15th Annual Conference of the International Speech Communication Association

September 14-18, 2014

A Flexible Front-End for HTS

Matthew P. Aylett (1), Rasmus Dall (2), Arnab Ghoshal (2), Gustav Eje Henter (2), Thomas Merritt (2)

(1) CereProc, UK
(2) University of Edinburgh, UK

Parametric speech synthesis techniques depend on full context acoustic models generated by language front-ends, which analyse linguistic and phonetic structure. HTS, the leading parametric synthesis system, can use a number of different front-ends to generate full context models for synthesis and training. In this paper we explore the use of a new text processing front-end that has been added to the speech recognition toolkit Kaldi as part of an ongoing project to produce a new parametric speech synthesis system, Idlak.
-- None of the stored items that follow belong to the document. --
[src/sv/mthd_in_reg.sv]
// ----------------------------------------------------------------------------
// Header decoder input register
// Captures one input beat and holds it until the decode stage takes it.
// ----------------------------------------------------------------------------
module mthd_in_reg (
    input  logic               clk,
    input  logic               rst_n,
    input  logic               in_valid,
    output logic               in_ready,
    input  mthd_pkg::in_item_t in_item,
    output logic               held_valid,
    input  logic               advance,
    output mthd_pkg::in_item_t held_item
);
    import mthd_pkg::*;

    logic     valid_reg;
    logic     valid_next;
    in_item_t item_reg;

    // Take a new beat when empty or when the held one leaves this cycle
    assign in_ready   = !valid_reg || advance;
    assign valid_next = (in_valid && in_ready) ? 1'b1 : (advance ? 1'b0 : valid_reg);

    always_ff @(posedge clk or negedge rst_n)
    begin
        if (!rst_n)
        begin
            valid_reg <= 1'b0;
        end
        else
        begin
            valid_reg <= valid_next;
        end
    end

    always_ff @(posedge clk)
    begin
        if (in_valid && in_ready)
        begin
            item_reg <= in_item;
        end
    end

    assign held_valid = valid_reg;
    assign held_item  = item_reg;
endmodule

[src/sv/mthd_core.sv]
// ----------------------------------------------------------------------------
// Header decoder core
// Per-packet header state and the per-byte decode of role and verdict.
// ----------------------------------------------------------------------------
module mthd_core (
    input  logic                clk,
    input  logic                rst_n,
    input  logic                advance,
    input  mthd_pkg::in_item_t  item,
    output mthd_pkg::out_item_t result
);
    import mthd_pkg::*;

    phase_t     phase_reg;
    phase_t     phase_next;
    logic [3:0] pos_reg;
    logic [3:0] pos_next;
    logic       zero_reg;
    logic       zero_next;
    logic [3:0] count_reg;
    logic [3:0] count_next;
    logic [7:0] id_reg;
    logic [7:0] id_next;

    role_t      role;
    logic       verdict;
    logic       ok;
    logic       bad;
    logic [7:0] b;

    assign b = item.data_byte;

    always_comb
    begin
        phase_next = phase_reg;
        pos_next   = pos_reg;
        zero_next  = zero_reg;
        count_next = count_reg;
        id_next    = id_reg;
        role       = ROLE_DROP;
        verdict    = 1'b0;
        ok         = 1'b0;
        bad        = 1'b0;

        unique case (phase_reg)
            PH_FIRST:
            begin
                role       = ROLE_ID;
                id_next    = b;
                pos_next   = 4'd0;
                zero_next  = 1'b0;
                count_next = 4'd0;
                if (b != 8'd0)
                begin
                    verdict    = 1'b1;
                    ok         = ({1'b0, b} < SHORT_ID_LIMIT);
                    phase_next = ok ? PH_ACCEPT : PH_REJECT;
                end
                else if (item.last)
                begin
                    verdict    = 1'b1;
                    phase_next = PH_REJECT;
                end
                else
                begin
                    phase_next = PH_NAME;
                end
            end
            PH_NAME:
            begin
                if (zero_reg)
                begin
                    role = ROLE_PAD;
                    bad  = (b != 8'd0);
                end
                else if (b == 8'd0)
                begin
                    role      = ROLE_PAD;
                    zero_next = 1'b1;
                end
                else
                begin
                    role = ROLE_NAME;
                    bad  = (b < PRINT_LOW) || (b > PRINT_HIGH);
                    if (!bad && count_reg < NAME_COUNT_MAX)
                    begin
                        count_next = count_reg + 4'd1;
                    end
                end

                priority if (bad)
                begin
                    verdict    = 1'b1;
                    phase_next = PH_REJECT;
                end
                else if (({1'b0, pos_reg} + 5'd1) >= NAME_END)
                begin
                    verdict    = 1'b1;
                    ok         = 1'b1;
                    phase_next = PH_ACCEPT;
                end
                else if (item.last)
                begin
                    // contents ended inside the name field
                    verdict    = 1'b1;
                    phase_next = PH_REJECT;
                end
                else
                begin
                    pos_next = pos_reg + 4'd1;
                end
            end
            PH_ACCEPT:
            begin
                role = ROLE_PAYLOAD;
                ok   = 1'b1;
            end
            PH_REJECT:
            begin
                role = ROLE_DROP;
            end
            default:
            begin
                role = ROLE_DROP;
            end
        endcase

        // Rearm for the next packet
        if (item.last)
        begin
            phase_next = PH_FIRST;
            pos_next   = 4'd0;
            zero_next  = 1'b0;
        end
    end

    always_ff @(posedge clk or negedge rst_n)
    begin
        if (!rst_n)
        begin
            phase_reg <= PH_FIRST;
            pos_reg   <= 4'd0;
            zero_reg  <= 1'b0;
            count_reg <= 4'd0;
            id_reg    <= 8'd0;
        end
        else if (advance)
        begin
            phase_reg <= phase_next;
            pos_reg   <= pos_next;
            zero_reg  <= zero_next;
            count_reg <= count_next;
            id_reg    <= id_next;
        end
    end

    always_comb
    begin
        result.byte_out        = b;
        result.byte_role       = role;
        result.verdict_now     = verdict;
        result.type_ok         = ok;
        result.short_id        = id_next;
        result.name_length     = count_next;
        result.end_of_contents = item.last;
    end
endmodule

[src/sv/mthd_out_reg.sv]
// ----------------------------------------------------------------------------
// Header decoder result register
// Holds one decoded result beat until the receiver takes it.
// ----------------------------------------------------------------------------
module mthd_out_reg (
    input  logic                clk,
    input  logic                rst_n,
    input  logic                load_valid,
    output logic                load_ready,
    input  mthd_pkg::out_item_t load_item,
    output logic                out_valid,
    input  logic                out_ready,
    output mthd_pkg::out_item_t out_item
);
    import mthd_pkg::*;

    logic      valid_reg;
    logic      valid_next;
    out_item_t item_reg;

    assign load_ready = !valid_reg || out_ready;
    assign valid_next = (load_valid && load_ready) ? 1'b1 :
                        (out_ready ? 1'b0 : valid_reg);

    always_ff @(posedge clk or negedge rst_n)
    begin
        if (!rst_n)
        begin
            valid_reg <= 1'b0;
        end
        else
        begin
            valid_reg <= valid_next;
        end
    end

    always_ff @(posedge clk)
    begin
        if (load_valid && load_ready)
        begin
            item_reg <= load_item;
        end
    end

    assign out_valid = valid_reg;
    assign out_item  = item_reg;
endmodule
The use of XML specification files, a modular design, and modern coding and testing approaches, make the Idlak front-end ideal for adding, altering and experimenting with the contexts used in full context acoustic models. The Idlak front-end was evaluated against the standard Festival front-end in the HTS system. Results from the Idlak front-end compare well with the more mature Festival front-end (Idlak - 2.83 MOS vs Festival - 2.85 MOS), although a slight reduction in naturalness perceived by non-native English speakers can be attributed to Festival's insertion of non-punctuated pauses.

Full Paper

Bibliographic reference.  Aylett, Matthew P. / Dall, Rasmus / Ghoshal, Arnab / Henter, Gustav Eje / Merritt, Thomas (2014): "A flexible front-end for HTS", In INTERSPEECH-2014, 1283-1287.